#### [Work required]
Tally the lines of the entries below that hold the word "negative", and please give only the total.

******************************

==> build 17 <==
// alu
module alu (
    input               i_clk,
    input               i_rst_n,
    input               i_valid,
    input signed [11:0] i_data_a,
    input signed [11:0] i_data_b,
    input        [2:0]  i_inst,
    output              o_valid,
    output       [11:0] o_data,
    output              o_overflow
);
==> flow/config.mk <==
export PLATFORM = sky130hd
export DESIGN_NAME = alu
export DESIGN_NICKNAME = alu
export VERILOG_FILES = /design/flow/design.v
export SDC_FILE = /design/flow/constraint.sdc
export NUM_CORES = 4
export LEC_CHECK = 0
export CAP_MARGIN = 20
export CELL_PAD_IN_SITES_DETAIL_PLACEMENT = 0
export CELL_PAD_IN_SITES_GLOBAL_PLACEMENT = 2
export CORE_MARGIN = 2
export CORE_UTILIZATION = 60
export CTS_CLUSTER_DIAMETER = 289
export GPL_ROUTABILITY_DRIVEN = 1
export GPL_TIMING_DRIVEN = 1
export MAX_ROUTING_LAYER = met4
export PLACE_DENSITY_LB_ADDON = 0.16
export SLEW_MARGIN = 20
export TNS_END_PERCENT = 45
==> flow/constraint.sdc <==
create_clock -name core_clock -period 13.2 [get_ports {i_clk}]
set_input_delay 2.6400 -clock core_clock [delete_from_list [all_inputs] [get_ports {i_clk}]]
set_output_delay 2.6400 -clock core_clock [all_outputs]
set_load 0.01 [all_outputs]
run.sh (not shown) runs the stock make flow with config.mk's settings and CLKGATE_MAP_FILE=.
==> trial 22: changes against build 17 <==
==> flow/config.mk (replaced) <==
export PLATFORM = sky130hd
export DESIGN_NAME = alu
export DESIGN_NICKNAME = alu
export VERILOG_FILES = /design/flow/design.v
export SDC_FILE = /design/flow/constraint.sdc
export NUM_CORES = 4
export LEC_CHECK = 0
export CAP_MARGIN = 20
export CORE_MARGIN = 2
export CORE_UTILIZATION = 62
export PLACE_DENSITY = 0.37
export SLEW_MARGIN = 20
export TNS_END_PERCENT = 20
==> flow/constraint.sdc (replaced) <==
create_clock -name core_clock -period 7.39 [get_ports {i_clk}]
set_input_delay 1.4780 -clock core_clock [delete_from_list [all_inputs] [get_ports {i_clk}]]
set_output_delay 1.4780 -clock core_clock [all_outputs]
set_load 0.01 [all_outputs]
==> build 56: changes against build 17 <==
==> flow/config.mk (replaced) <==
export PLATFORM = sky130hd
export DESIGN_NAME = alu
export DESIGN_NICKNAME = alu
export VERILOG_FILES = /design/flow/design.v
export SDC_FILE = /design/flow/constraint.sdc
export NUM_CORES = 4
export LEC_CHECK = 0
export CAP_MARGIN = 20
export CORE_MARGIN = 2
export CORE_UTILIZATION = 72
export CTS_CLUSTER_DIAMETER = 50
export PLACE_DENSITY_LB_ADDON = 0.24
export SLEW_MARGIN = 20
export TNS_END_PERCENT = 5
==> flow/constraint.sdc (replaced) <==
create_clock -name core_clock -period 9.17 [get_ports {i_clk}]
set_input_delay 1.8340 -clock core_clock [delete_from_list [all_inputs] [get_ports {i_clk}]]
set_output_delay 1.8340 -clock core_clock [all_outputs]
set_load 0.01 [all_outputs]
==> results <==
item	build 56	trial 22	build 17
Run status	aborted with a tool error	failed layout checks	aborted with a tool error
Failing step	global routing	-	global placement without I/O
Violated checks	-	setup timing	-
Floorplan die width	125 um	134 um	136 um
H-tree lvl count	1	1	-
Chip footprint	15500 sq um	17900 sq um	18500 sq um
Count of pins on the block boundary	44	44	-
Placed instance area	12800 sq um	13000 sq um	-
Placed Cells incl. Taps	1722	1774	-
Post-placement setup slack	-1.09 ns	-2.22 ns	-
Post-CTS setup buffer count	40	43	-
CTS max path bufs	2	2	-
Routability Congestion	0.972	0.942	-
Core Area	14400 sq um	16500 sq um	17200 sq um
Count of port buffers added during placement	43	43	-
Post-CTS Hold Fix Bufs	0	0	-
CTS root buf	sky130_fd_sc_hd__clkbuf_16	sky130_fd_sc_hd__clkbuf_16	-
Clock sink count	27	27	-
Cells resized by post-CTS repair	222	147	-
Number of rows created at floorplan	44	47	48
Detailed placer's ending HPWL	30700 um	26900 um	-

******************************

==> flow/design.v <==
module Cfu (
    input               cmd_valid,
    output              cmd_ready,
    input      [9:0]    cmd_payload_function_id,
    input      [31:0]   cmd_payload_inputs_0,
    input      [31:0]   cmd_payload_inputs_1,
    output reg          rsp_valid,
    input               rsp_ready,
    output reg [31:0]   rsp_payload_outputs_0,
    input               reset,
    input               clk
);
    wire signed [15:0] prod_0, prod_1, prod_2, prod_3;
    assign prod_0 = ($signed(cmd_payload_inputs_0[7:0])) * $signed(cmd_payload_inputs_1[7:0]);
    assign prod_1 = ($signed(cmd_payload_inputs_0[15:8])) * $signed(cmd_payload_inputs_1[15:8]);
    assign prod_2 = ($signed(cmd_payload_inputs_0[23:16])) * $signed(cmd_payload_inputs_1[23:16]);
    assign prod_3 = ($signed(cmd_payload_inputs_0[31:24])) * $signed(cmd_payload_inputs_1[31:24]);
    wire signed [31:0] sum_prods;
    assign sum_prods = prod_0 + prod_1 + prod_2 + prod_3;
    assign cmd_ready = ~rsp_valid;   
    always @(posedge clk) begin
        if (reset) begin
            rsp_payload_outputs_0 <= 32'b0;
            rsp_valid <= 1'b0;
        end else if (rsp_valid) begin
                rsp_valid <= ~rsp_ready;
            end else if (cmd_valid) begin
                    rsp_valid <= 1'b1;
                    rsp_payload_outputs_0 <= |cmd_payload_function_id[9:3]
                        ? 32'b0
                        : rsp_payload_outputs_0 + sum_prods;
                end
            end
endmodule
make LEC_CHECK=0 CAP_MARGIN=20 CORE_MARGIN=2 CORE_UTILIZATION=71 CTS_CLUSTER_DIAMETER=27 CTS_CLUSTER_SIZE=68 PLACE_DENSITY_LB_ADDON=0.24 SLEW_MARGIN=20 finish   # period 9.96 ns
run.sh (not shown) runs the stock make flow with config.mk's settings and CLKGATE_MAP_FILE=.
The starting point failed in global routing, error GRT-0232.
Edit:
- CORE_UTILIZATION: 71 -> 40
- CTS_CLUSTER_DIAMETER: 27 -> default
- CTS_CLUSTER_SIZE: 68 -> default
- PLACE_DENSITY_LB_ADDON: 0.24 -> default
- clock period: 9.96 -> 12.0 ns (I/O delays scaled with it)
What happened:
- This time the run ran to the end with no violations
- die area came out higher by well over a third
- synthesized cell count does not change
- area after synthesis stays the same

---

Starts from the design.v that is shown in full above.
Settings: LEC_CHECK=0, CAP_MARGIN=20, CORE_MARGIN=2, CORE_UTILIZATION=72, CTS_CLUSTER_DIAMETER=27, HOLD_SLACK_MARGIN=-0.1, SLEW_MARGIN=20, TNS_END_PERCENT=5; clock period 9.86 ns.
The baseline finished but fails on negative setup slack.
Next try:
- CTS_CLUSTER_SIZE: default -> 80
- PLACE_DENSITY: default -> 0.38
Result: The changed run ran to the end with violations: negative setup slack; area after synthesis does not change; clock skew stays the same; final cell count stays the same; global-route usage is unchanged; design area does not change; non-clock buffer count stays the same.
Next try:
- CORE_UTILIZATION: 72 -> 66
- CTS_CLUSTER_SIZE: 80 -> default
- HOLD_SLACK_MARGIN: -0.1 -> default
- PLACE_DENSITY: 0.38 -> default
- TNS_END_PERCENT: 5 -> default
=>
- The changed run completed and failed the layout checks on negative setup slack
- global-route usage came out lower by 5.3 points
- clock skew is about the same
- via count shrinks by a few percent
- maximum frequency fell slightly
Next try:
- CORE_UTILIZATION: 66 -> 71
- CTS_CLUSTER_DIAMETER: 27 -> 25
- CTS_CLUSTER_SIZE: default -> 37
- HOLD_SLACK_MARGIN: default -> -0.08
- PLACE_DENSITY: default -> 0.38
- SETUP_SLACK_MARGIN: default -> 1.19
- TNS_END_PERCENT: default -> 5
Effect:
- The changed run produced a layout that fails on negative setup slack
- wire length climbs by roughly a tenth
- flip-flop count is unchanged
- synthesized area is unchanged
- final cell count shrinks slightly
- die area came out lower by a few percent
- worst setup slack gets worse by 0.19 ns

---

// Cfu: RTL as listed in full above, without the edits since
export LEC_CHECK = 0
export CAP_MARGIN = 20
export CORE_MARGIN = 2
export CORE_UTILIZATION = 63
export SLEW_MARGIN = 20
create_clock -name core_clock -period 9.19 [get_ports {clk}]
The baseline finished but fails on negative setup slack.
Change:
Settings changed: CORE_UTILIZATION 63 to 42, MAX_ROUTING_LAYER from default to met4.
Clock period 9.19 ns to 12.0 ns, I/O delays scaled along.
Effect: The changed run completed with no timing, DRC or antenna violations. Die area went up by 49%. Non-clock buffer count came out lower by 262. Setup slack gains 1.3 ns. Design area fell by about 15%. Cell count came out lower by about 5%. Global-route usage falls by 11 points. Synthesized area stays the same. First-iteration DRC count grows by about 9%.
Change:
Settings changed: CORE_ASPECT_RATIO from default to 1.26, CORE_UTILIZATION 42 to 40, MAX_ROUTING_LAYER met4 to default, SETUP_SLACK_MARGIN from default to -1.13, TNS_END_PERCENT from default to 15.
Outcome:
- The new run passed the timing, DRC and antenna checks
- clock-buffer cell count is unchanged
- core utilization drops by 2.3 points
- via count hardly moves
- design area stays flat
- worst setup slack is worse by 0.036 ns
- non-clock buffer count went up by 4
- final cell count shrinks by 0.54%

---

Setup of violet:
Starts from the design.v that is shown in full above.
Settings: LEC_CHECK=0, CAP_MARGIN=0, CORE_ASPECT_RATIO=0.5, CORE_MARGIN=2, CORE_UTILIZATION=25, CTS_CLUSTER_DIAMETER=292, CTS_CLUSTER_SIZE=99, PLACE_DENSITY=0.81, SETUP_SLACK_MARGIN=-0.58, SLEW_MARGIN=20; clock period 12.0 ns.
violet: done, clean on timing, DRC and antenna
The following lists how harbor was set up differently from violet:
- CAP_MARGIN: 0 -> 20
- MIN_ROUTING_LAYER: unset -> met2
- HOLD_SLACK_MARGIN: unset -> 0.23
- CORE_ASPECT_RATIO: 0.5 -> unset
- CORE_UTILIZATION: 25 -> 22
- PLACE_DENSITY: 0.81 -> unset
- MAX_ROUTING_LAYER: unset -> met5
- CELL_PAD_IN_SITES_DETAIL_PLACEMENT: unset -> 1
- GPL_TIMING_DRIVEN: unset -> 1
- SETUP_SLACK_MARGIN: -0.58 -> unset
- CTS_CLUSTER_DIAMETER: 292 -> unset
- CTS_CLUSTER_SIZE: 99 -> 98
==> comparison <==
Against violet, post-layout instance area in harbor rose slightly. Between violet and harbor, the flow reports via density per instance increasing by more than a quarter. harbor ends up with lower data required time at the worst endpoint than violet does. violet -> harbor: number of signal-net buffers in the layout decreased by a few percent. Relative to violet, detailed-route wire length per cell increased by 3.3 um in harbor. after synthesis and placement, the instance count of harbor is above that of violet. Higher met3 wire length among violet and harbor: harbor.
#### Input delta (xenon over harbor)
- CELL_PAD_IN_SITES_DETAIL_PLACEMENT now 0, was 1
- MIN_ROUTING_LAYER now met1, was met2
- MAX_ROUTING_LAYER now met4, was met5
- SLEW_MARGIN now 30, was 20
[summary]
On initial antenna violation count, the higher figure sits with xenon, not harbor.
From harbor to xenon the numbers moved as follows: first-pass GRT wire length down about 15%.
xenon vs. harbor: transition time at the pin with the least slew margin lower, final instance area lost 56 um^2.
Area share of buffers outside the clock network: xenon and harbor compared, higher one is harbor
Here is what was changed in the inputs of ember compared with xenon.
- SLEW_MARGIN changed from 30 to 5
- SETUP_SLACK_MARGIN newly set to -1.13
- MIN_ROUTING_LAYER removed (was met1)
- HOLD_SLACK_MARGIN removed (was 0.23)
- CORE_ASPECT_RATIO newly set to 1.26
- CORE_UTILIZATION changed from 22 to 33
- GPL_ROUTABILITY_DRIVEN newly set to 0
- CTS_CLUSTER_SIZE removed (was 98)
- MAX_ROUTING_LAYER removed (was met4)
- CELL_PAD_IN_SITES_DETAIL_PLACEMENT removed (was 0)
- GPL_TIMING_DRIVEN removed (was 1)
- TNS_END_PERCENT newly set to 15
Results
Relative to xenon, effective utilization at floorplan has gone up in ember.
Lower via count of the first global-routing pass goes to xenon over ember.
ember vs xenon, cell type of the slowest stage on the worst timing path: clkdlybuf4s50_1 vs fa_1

******************************

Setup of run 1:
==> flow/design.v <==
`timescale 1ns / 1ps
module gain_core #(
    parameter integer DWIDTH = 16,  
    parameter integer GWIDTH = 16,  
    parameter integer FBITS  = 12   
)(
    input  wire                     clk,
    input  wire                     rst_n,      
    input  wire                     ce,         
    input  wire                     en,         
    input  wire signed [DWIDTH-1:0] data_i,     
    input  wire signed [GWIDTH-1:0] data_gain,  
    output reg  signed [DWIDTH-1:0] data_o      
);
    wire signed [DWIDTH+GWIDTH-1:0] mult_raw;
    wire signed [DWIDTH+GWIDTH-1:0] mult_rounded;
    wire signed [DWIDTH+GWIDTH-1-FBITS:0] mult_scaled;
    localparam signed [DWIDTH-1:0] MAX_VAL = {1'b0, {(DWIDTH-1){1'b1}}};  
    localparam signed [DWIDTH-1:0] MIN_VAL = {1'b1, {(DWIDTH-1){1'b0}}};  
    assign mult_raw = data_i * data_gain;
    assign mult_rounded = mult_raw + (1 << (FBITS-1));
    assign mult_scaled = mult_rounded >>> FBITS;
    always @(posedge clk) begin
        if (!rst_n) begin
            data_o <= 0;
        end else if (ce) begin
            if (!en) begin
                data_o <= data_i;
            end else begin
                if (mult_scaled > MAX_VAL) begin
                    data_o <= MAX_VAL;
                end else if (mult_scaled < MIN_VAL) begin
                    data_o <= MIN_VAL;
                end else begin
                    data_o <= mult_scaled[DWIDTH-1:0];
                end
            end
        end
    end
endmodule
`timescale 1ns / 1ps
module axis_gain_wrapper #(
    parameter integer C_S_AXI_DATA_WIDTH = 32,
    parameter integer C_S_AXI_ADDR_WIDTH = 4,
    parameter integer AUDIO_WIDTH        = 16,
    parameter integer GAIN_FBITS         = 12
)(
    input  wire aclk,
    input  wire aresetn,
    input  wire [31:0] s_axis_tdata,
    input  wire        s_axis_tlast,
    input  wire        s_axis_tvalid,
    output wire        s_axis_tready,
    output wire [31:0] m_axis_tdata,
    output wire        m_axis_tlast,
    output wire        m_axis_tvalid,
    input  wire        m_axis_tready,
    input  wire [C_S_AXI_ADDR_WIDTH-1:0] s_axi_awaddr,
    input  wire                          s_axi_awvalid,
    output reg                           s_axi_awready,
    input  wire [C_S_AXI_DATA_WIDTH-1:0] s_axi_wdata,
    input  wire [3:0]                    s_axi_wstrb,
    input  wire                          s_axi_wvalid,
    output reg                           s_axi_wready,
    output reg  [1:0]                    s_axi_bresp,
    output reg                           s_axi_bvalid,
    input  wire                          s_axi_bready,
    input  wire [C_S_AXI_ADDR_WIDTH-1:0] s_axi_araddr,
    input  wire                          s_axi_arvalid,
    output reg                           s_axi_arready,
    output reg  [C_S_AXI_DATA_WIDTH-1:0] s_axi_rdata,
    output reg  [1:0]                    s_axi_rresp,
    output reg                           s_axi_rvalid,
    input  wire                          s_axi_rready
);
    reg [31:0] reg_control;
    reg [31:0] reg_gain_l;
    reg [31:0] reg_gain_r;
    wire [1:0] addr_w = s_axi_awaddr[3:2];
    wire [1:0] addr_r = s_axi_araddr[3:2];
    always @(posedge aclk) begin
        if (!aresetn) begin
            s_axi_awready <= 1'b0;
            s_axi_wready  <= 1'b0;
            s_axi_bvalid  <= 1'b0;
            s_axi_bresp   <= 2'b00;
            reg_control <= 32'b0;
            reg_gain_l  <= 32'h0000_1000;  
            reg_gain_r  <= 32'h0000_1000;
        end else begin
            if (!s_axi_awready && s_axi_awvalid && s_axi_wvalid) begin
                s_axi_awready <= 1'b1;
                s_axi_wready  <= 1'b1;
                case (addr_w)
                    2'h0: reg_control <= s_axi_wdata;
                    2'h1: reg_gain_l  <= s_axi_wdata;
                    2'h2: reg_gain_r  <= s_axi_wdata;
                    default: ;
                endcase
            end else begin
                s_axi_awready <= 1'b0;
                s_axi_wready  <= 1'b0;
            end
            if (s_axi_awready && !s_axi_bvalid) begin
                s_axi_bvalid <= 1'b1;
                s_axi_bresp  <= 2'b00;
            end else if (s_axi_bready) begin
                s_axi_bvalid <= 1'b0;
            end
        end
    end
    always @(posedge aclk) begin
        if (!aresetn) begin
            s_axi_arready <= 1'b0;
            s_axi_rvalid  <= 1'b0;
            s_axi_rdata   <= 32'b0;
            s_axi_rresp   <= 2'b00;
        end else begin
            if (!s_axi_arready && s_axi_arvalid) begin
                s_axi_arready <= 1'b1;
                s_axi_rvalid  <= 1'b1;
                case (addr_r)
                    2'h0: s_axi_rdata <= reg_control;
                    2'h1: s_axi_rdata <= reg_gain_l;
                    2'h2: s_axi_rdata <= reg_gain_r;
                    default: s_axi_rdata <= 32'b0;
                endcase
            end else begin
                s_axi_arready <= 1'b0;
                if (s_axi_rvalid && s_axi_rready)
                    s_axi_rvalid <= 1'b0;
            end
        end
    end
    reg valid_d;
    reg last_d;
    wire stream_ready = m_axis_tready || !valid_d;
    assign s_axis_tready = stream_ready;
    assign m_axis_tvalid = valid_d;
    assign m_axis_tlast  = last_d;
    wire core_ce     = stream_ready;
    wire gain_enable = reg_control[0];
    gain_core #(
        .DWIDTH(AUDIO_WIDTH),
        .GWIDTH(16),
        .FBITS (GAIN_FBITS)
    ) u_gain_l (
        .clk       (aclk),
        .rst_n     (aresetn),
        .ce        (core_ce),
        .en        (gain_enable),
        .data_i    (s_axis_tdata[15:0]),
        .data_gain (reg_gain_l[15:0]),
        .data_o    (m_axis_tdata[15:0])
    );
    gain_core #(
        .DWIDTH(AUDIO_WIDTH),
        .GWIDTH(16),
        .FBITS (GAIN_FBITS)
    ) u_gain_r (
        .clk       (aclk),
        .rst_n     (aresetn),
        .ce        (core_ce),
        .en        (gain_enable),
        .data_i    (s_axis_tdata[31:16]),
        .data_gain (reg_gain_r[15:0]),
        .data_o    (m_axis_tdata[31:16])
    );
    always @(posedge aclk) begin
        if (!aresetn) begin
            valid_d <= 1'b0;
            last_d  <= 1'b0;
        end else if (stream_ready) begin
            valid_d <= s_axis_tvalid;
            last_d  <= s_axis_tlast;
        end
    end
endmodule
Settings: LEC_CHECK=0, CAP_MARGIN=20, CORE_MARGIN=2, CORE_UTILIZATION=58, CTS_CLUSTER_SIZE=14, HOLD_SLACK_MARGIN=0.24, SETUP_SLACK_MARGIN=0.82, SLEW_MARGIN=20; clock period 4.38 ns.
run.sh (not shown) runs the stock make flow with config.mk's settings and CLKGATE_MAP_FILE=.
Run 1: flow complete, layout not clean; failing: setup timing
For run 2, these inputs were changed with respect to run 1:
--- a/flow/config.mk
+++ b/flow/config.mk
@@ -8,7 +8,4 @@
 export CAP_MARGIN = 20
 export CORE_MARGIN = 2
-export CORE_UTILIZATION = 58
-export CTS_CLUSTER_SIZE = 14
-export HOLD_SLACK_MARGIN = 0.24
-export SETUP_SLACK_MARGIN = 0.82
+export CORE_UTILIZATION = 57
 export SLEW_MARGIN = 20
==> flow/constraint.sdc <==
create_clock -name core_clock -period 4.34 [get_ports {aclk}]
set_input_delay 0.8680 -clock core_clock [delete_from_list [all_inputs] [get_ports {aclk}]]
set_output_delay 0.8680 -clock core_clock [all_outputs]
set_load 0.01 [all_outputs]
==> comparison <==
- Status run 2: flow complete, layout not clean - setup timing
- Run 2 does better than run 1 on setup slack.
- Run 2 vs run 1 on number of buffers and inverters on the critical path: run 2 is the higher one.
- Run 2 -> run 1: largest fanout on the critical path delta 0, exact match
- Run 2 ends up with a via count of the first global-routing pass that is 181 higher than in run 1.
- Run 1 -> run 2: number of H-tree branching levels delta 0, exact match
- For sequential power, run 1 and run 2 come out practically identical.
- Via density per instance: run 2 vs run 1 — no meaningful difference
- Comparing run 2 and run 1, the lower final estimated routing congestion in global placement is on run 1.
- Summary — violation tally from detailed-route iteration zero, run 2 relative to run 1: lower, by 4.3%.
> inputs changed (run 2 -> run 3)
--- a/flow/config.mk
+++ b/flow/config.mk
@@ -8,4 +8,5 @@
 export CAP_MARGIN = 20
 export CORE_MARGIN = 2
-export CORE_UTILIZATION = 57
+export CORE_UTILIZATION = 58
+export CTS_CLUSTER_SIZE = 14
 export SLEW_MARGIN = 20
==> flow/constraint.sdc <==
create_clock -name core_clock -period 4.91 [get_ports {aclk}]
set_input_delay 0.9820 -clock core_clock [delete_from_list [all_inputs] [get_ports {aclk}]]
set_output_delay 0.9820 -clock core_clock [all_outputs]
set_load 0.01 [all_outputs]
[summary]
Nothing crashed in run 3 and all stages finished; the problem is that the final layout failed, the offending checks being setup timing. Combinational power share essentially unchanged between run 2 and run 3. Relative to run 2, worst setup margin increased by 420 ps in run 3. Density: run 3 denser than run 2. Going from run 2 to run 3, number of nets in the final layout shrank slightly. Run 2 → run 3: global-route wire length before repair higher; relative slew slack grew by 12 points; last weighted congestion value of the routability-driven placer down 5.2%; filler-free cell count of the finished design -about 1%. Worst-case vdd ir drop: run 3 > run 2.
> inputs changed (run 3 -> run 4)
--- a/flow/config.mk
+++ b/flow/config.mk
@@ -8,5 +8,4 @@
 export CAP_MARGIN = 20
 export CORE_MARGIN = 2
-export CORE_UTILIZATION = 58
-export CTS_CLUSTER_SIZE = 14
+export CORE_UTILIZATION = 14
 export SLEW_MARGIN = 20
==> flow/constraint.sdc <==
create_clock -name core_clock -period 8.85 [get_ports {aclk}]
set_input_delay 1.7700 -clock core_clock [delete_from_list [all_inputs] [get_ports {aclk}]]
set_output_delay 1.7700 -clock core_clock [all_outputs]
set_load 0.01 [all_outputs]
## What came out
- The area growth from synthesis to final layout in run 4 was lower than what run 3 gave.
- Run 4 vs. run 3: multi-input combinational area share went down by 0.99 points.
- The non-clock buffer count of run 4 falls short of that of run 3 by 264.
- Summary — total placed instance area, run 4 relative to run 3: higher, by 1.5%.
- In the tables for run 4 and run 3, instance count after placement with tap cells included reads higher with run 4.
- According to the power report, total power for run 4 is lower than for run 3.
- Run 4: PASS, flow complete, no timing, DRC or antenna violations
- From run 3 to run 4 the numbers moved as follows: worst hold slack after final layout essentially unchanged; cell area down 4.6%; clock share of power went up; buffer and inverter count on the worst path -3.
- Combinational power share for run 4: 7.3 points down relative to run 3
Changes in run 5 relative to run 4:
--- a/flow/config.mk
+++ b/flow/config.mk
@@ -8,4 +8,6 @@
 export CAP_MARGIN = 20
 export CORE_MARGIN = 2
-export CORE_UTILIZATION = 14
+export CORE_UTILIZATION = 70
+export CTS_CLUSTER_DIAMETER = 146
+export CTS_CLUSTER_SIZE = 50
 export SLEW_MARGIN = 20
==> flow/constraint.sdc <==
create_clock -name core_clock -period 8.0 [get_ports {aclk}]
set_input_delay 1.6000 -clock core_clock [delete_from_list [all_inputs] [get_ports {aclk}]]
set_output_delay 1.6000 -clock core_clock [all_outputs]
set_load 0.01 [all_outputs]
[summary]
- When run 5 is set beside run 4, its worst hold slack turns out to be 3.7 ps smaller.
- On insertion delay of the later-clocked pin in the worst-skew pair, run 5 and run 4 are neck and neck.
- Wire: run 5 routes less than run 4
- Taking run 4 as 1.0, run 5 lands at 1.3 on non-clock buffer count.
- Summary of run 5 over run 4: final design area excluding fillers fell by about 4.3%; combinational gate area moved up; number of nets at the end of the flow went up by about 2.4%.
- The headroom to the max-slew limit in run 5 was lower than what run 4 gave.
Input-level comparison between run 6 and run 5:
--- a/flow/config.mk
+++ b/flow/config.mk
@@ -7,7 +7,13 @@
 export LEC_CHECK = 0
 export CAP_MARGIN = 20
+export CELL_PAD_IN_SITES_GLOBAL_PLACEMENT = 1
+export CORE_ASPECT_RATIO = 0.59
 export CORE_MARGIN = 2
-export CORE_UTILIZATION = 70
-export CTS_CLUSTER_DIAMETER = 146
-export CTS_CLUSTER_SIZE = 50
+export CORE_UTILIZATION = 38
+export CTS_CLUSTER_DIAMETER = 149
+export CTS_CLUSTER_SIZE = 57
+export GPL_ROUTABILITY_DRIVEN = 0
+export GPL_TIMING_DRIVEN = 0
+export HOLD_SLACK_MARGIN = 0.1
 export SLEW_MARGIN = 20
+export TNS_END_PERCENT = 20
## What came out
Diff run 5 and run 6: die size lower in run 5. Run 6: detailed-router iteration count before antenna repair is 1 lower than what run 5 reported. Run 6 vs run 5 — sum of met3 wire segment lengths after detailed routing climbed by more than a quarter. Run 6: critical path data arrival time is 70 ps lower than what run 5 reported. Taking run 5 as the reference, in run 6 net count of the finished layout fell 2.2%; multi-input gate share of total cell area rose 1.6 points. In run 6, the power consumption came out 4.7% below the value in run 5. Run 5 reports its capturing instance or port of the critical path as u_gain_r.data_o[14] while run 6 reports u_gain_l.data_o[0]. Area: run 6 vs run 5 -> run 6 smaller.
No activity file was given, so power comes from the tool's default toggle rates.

******************************

#### [Exercise solution]
5